### Task requirements
Pull out every line below containing the word "automatic".

(Saved data entries)
**src/rtl/hazard_ctrl.sv**
```systemverilog
// Hazard control: operand forwarding select, load-use stall, mtc0 drain and divider stall.
// Optional stall-cycle counter when HAZARD_CTRL_PERF_EN is defined.
module hazard_ctrl #(
  parameter int NSRC = 2,
  parameter int NSTG = 3,
  parameter int AW   = 5,
  localparam int SELW = $clog2(NSTG + 1)
) (
  input  logic                 clk,
  input  logic                 resetn,
  input  logic                 id_valid,
  input  logic [NSRC*AW-1:0]   src_addr,
  input  logic [NSTG-1:0]      stg_valid,
  input  logic [NSTG*AW-1:0]   stg_dst,
  input  logic [NSTG-1:0]      stg_load,
  input  logic                 op_mtc0,
  input  logic                 op_div,
  input  logic                 div_done,
  output logic [NSRC*SELW-1:0] fwd_sel,
  output logic                 stall,
  output logic                 ex_bubble,
  output logic                 div_start
`ifdef HAZARD_CTRL_PERF_EN
  ,
  output logic [31:0]          perf_stall_cycles
`endif
);

  typedef enum logic [1:0] {
    IDLE,
    CP0WAIT,
    DIVBUSY,
    RELEASE
  } state_e;

  state_e            state_q, state_d;
  logic [SELW-1:0]   cnt_q, cnt_d;
  logic [NSRC*SELW-1:0] fwd_raw;
  logic              hazard;
  logic              stall_c;
  logic              start_c;
  logic [SELW-1:0]   sel;
  logic              sel_ld;

  // Youngest producer wins: scan oldest to youngest so EX overrides.
  always_comb begin
    fwd_raw = '0;
    hazard  = 1'b0;
    sel     = '0;
    sel_ld  = 1'b0;
    for (int s = 0; s < NSRC; s++) begin
      sel    = '0;
      sel_ld = 1'b0;
      for (int k = NSTG - 1; k >= 0; k--) begin
        if (stg_valid[k] &&
            stg_dst[k*AW +: AW] != '0 &&
            src_addr[s*AW +: AW] == stg_dst[k*AW +: AW]) begin
          sel    = SELW'(k + 1);
          sel_ld = stg_load[k];
        end
      end
      if (sel_ld) hazard = 1'b1;
      else fwd_raw[s*SELW +: SELW] = sel;
    end
  end

  always_comb begin
    state_d = state_q;
    cnt_d   = cnt_q;
    stall_c = 1'b0;
    start_c = 1'b0;
    unique case (state_q)
      IDLE: begin
        if (id_valid) begin
          if (hazard) begin
            stall_c = 1'b1;
          end else if (op_mtc0) begin
            stall_c = 1'b1;
            cnt_d   = SELW'(NSTG - 1);
            state_d = CP0WAIT;
          end else if (op_div) begin
            stall_c = 1'b1;
            start_c = 1'b1;
            state_d = DIVBUSY;
          end
        end
      end
      CP0WAIT: begin
        stall_c = 1'b1;
        cnt_d   = (cnt_q == '0) ? '0 : cnt_q - 1'b1;
        if (cnt_d == '0) state_d = RELEASE;
      end
      DIVBUSY: begin
        stall_c = 1'b1;
        if (div_done) state_d = RELEASE;
      end
      RELEASE: begin
        state_d = IDLE;
      end
      default: begin
        state_d = IDLE;
        cnt_d   = '0;
      end
    endcase
  end

  always_ff @(posedge clk or negedge resetn) begin
    if (!resetn) begin
      state_q <= IDLE;
      cnt_q   <= '0;
    end else begin
      state_q <= state_d;
      cnt_q   <= cnt_d;
    end
  end

  // Reset level also masks outputs so an in-flight stall drops at once.
  assign stall     = resetn & stall_c;
  assign div_start = resetn & start_c;
  assign ex_bubble = stall & id_valid;
  assign fwd_sel   = (resetn && id_valid) ? fwd_raw : '0;

`ifdef HAZARD_CTRL_PERF_EN
  logic [31:0] perf_q, perf_d;

  always_comb begin
    perf_d = perf_q;
    if (stall && perf_q != 32'hFFFF_FFFF) perf_d = perf_q + 32'd1;
  end

  always_ff @(posedge clk or negedge resetn) begin
    if (!resetn) perf_q <= '0;
    else perf_q <= perf_d;
  end

  assign perf_stall_cycles = perf_q;
`endif

endmodule

```
**config.mk**
```make
export PLATFORM = sky130hd
export DESIGN_NAME = sw_stimulus_driver
export DESIGN_NICKNAME = d
export VERILOG_FILES = /design/src/rtl/sw_stim_pkg.sv /design/src/rtl/sw_stim_vec_mem.sv /design/src/rtl/sw_stimulus_driver.sv
export SDC_FILE = /design/constraint.sdc
export NUM_CORES = 2
export LEC_CHECK = 0
export ABC_AREA = 1
export CAP_MARGIN = 20
export CORE_MARGIN = 4
export CORE_UTILIZATION = 47
export DETAILED_ROUTE_END_ITERATION = 8
export HOLD_SLACK_MARGIN = 0.08
export SLEW_MARGIN = 20
export SYNTH_ARGS = -nofsm -noshare
export SYNTH_HDL_FRONTEND = slang
export SYNTH_HIERARCHICAL = 1
export SYNTH_SLANG_ARGS = --single-unit
```
**constraint.sdc**
```tcl
create_clock -name i_clk -period 12.15 [get_ports i_clk]
set_input_delay 3.0375 -clock i_clk [delete_from_list [all_inputs] [get_ports i_clk]]
set_output_delay 3.0375 -clock i_clk [all_outputs]
set_load 0.05 [all_outputs]
```
**src/rtl/sw_stim_pkg.sv**
```systemverilog
// Shared types and field constants for the switch-input stimulus driver.
package sw_stim_pkg;

  typedef enum logic [2:0] {
    ST_IDLE    = 3'd0,
    ST_PRESENT = 3'd1,
    ST_RELEASE = 3'd2,
    ST_DONE    = 3'd3,
    ST_FAIL    = 3'd4
  } sw_stim_state_e;

  localparam int SW_VALID_BIT = 31;
  localparam int SW_TAG_MSB   = 30;
  localparam int SW_TAG_LSB   = 24;
  localparam int SW_TAG_W     = 7;
  localparam int SW_DATA_W    = 24;
  localparam int ERR_CNT_W    = 8;

  // Build a valid switch word from a tag and a stimulus payload.
  function automatic logic [31:0] sw_word(input logic [SW_TAG_W-1:0] tag,
                                          input logic [SW_DATA_W-1:0] data);
    return {1'b1, tag, data};
  endfunction

endpackage

```
**src/rtl/sw_stim_vec_mem.sv**
```systemverilog
// DEPTH x 24 stimulus storage: synchronous write, asynchronous read.
module sw_stim_vec_mem
  import sw_stim_pkg::*;
#(
  parameter int DEPTH = 64,
  parameter int AW    = 6
) (
  input  logic                 i_clk,
  input  logic                 i_we,
  input  logic [AW-1:0]        i_waddr,
  input  logic [SW_DATA_W-1:0] i_wdata,
  input  logic [AW-1:0]        i_raddr,
  output logic [SW_DATA_W-1:0] o_rdata
);

  logic [SW_DATA_W-1:0] mem_r [DEPTH];

  // Vector storage write port; contents intentionally survive reset.
  always_ff @(posedge i_clk) begin
    if (i_we) begin
      mem_r[i_waddr] <= i_wdata;
    end
  end

  assign o_rdata = mem_r[i_raddr];

endmodule

```
**src/rtl/sw_stimulus_driver.sv**
```systemverilog
// Feeds preloaded 24-bit stimulus words to the core's switch mailbox with a four-phase
// handshake on LEDR. Optional echo comparison: define SW_STIM_ECHO_CHECK_EN.
module sw_stimulus_driver
  import sw_stim_pkg::*;
#(
  parameter int          DEPTH         = 64,
  parameter int unsigned TIMEOUT_INSNS = 4096
) (
  input  logic                         i_clk,
  input  logic                         i_reset,
  input  logic                         i_ld_we,
  input  logic [$clog2(DEPTH)-1:0]     i_ld_addr,
  input  logic [SW_DATA_W-1:0]         i_ld_data,
  input  logic [$clog2(DEPTH):0]       i_num_vec,
  input  logic                         i_start,
  input  logic                         i_insn_vld,
  input  logic [31:0]                  i_io_ledr,
  output logic [31:0]                  o_io_sw,
  output logic                         o_busy,
  output logic                         o_done,
  output logic                         o_timeout,
  output logic [$clog2(DEPTH)-1:0]     o_vec_idx,
  output logic [ERR_CNT_W-1:0]         o_err_cnt
);

  localparam int AW = $clog2(DEPTH);
  localparam int NW = AW + 1;
  localparam logic [AW-1:0] IDX_ONE = AW'(32'd1);
  localparam logic [NW-1:0] NUM_ONE = NW'(32'd1);

  sw_stim_state_e       state_r;
  logic [31:0]          sw_r;
  logic                 busy_r;
  logic                 done_r;
  logic                 timeout_r;
  logic [AW-1:0]        idx_r;
  logic [NW-1:0]        num_vec_r;
  logic [31:0]          tmo_cnt_r;
  logic [ERR_CNT_W-1:0] err_r;

  logic [AW-1:0]        rd_addr_s;
  logic [SW_DATA_W-1:0] rd_data_s;
  logic [SW_DATA_W-1:0] start_data_s;
  logic                 mem_we_s;
  logic                 ack_s;
  logic                 last_s;
  logic                 tmo_hit_s;
  logic                 start_take_s;

  function automatic logic [SW_TAG_W-1:0] tag_of(input logic [AW-1:0] idx);
    return SW_TAG_W'(idx);
  endfunction

  assign mem_we_s     = i_ld_we && !busy_r;
  assign start_take_s = i_start && !busy_r;

  sw_stim_vec_mem #(
    .DEPTH (DEPTH),
    .AW    (AW)
  ) u_vec_mem (
    .i_clk   (i_clk),
    .i_we    (mem_we_s),
    .i_waddr (i_ld_addr),
    .i_wdata (i_ld_data),
    .i_raddr (rd_addr_s),
    .o_rdata (rd_data_s)
  );

  // Read the entry about to be presented: current in PRESENT, next in RELEASE.
  always_comb begin
    rd_addr_s = '0;
    case (state_r)
      ST_PRESENT: rd_addr_s = idx_r;
      ST_RELEASE: rd_addr_s = idx_r + IDX_ONE;
      default:    rd_addr_s = '0;
    endcase
  end

  // A load to entry 0 in the start cycle must be visible in the first presented word.
  assign start_data_s = (i_ld_we && (i_ld_addr == '0)) ? i_ld_data : rd_data_s;

  assign ack_s = i_io_ledr[SW_VALID_BIT] &&
                 (i_io_ledr[SW_TAG_MSB:SW_TAG_LSB] == tag_of(idx_r));
  assign last_s    = (({1'b0, idx_r} + NUM_ONE) == num_vec_r);
  assign tmo_hit_s = (TIMEOUT_INSNS != 32'd0) && i_insn_vld &&
                     ((tmo_cnt_r + 32'd1) == TIMEOUT_INSNS);

  // Handshake sequencer with registered outputs; progress beats timeout.
  always_ff @(posedge i_clk or negedge i_reset) begin
    if (!i_reset) begin
      state_r   <= ST_IDLE;
      sw_r      <= 32'd0;
      busy_r    <= 1'b0;
      done_r    <= 1'b0;
      timeout_r <= 1'b0;
      idx_r     <= '0;
      num_vec_r <= '0;
      tmo_cnt_r <= 32'd0;
    end else begin
      case (state_r)
        ST_IDLE, ST_DONE, ST_FAIL: begin
          if (i_start) begin
            done_r    <= 1'b0;
            timeout_r <= 1'b0;
            tmo_cnt_r <= 32'd0;
            idx_r     <= '0;
            num_vec_r <= i_num_vec;
            if (i_num_vec == '0) begin
              state_r <= ST_DONE;
              done_r  <= 1'b1;
              busy_r  <= 1'b0;
              sw_r    <= 32'd0;
            end else begin
              state_r <= ST_PRESENT;
              busy_r  <= 1'b1;
              sw_r    <= sw_word(tag_of('0), start_data_s);
            end
          end
        end
        ST_PRESENT: begin
          if (ack_s) begin
            state_r   <= ST_RELEASE;
            sw_r      <= 32'd0;
            tmo_cnt_r <= 32'd0;
          end else if (tmo_hit_s) begin
            state_r   <= ST_FAIL;
            sw_r      <= 32'd0;
            busy_r    <= 1'b0;
            timeout_r <= 1'b1;
            tmo_cnt_r <= 32'd0;
          end else if (i_insn_vld) begin
            tmo_cnt_r <= tmo_cnt_r + 32'd1;
          end
        end
        ST_RELEASE: begin
          if (!i_io_ledr[SW_VALID_BIT]) begin
            tmo_cnt_r <= 32'd0;
            if (last_s) begin
              state_r <= ST_DONE;
              busy_r  <= 1'b0;
              done_r  <= 1'b1;
            end else begin
              state_r <= ST_PRESENT;
              idx_r   <= idx_r + IDX_ONE;
              sw_r    <= sw_word(tag_of(idx_r + IDX_ONE), rd_data_s);
            end
          end else if (tmo_hit_s) begin
            state_r   <= ST_FAIL;
            busy_r    <= 1'b0;
            timeout_r <= 1'b1;
            tmo_cnt_r <= 32'd0;
          end else if (i_insn_vld) begin
            tmo_cnt_r <= tmo_cnt_r + 32'd1;
          end
        end
        default: begin
          state_r   <= ST_IDLE;
          sw_r      <= 32'd0;
          busy_r    <= 1'b0;
          tmo_cnt_r <= 32'd0;
        end
      endcase
    end
  end

`ifdef SW_STIM_ECHO_CHECK_EN
  // Count accepted acks whose echo differs from the presented payload.
  always_ff @(posedge i_clk or negedge i_reset) begin
    if (!i_reset) begin
      err_r <= '0;
    end else if (start_take_s) begin
      err_r <= '0;
    end else if ((state_r == ST_PRESENT) && ack_s &&
                 (i_io_ledr[SW_DATA_W-1:0] != rd_data_s) && (err_r != 8'hFF)) begin
      err_r <= err_r + 8'd1;
    end
  end
`else
  logic unused_echo_s;
  assign unused_echo_s = ^{i_io_ledr[SW_DATA_W-1:0], start_take_s};
  assign err_r = '0;
`endif

  assign o_io_sw   = sw_r;
  assign o_busy    = busy_r;
  assign o_done    = done_r;
  assign o_timeout = timeout_r;
  assign o_vec_idx = idx_r;
  assign o_err_cnt = err_r;

endmodule
```
==> impl_metrics.env <==
export IMPL_hold_class="flop to flop"
export IMPL_yosys_most_used_dff="edfxtp_1"
export IMPL_worstMarginPinSlew_ps=1130
export IMPL_nets=6120
export IMPL_ys_seq_area_share_pct=71.2
export IMPL_skew_ps=28.4
export IMPL_grt_setup_unrepaired="false"
export IMPL_p_leak_nw=27.5
export IMPL_wirelength_um=186000
export IMPL_setup_viol=0
export IMPL_port_buffers=89
export IMPL_maxCapViolCount=0
export IMPL_cts_clk_slew_worst_paths_ps=60
export IMPL_clkPwrFrac_pct=34.4
export IMPL_start_kind="flop"
export IMPL_worstPathRequired_ps=12830
export IMPL_synth_area_mm2=0.0676
export IMPL_instances_no_fill=8079
export IMPL_die_h_um=387
export IMPL_p_seq_share_pct=42.5
export IMPL_cts_resized=0
export IMPL_drcViolationCount=0
export IMPL_cts_tree="yes"
export IMPL_holdPathStages=2
export IMPL_cts_hold_buf=0
export IMPL_postPlaceCellArea_mm2=0.0701
export IMPL_cts_setup_buffers=0
export IMPL_fin_crit_ps=6000
export IMPL_synth_most_common_cell="nand2_1"
export IMPL_synthCells=6013
export IMPL_die_x_um=387
export IMPL_powerDensity_mw_per_mm2=196
export IMPL_drtAntennaViolNets=0
export IMPL_holdCritStartpoint="o_io_sw[1]$_DFFE_PN0P_"
export IMPL_fmaxAchievable_ghz=0.167
export IMPL_cts_max_path_buffers=3
export IMPL_wire_per_inst_um=23.0
export IMPL_grt_first_pass_wirelength_um=274000
export IMPL_rr_worst_depth=17
export IMPL_hold_viol=0
export IMPL_detail_route_iter0_violations=4191
export IMPL_path_max_fanout=58
export IMPL_slew_headroom_pct=24.4
export IMPL_critical_path_class="flop to flop"
export IMPL_drive_gt1_share_pct=8.01
export IMPL_synth_area_leaders="edfxtp_1, nand2_1, nand3_1"
export IMPL_track_usage_pct=24.3
export IMPL_initial_core_util_pct=47.5
export IMPL_fillCellCount=12200
export IMPL_areaGrowthSynthToFinish_pct=11.7
export IMPL_grt_max_degree=243
export IMPL_core_rowCount=138
export IMPL_synth_edf_count=1536
export IMPL_num_vias=45100
export IMPL_firstDrtPassIters=6
export IMPL_synth_top_cell_area_share_pct=68.2
export IMPL_antenna_found_initial=6
export IMPL_ys_async_sr_fraction_pct=5.07
export IMPL_period_share_pct=49.4
export IMPL_dp_cells=7764
export IMPL_status="finished, final reports clean"
export IMPL_internal_power_mw=10.1
export IMPL_dieArea_mm2=0.150
export IMPL_arrival_ps=6680
export IMPL_ys_seq_elements=1618
export IMPL_max_vdd_ir_drop_uv=169
export IMPL_clk_latency_ps=790
export IMPL_gp_congestion=0.856
export IMPL_io_pin_count=123
export IMPL_dpl_hpwl_um=94800
export IMPL_core_area_mm2=0.142
export IMPL_synthTopCellsByCount="nand2_1, edfxtp_1, nand3_1, buf_2, nor2_1"
export IMPL_startpoint="state_r[1]$_DFFE_PN0P_"
export IMPL_regToRegStartpoint="state_r[1]$_DFFE_PN0P_"
export IMPL_synth_area_leader_cell="edfxtp_1"
export IMPL_htreeDepth=4
export IMPL_grt_ovfl_total=0
export IMPL_p_sw_mw=4.70
export IMPL_cts_num_sinks=1618
export IMPL_combPwrFrac_pct=23.0
export IMPL_finalInstanceArea_mm2=0.0755
export IMPL_vias_per_cell=5.58
export IMPL_final_max_slew_viol_count=0
export IMPL_seqCellArea_mm2=0.0482
export IMPL_cp_end_kind="flop"
export IMPL_yosys_warnings=6
export IMPL_cts_root_buf="clkbuf_16"
export IMPL_synth_avg_cell_area_um2=11.2
export IMPL_grt_pass1_vias=42100
export IMPL_yosysUniqueCellTypes=38
export IMPL_setup_tns_ps=0
export IMPL_multi_input_area_mm2=0.0171
export IMPL_netSwitchingFraction_pct=31.8
export IMPL_cts_buffers=167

### Response for this exercise
  function automatic logic [31:0] sw_word(input logic [SW_TAG_W-1:0] tag,
  function automatic logic [SW_TAG_W-1:0] tag_of(input logic [AW-1:0] idx);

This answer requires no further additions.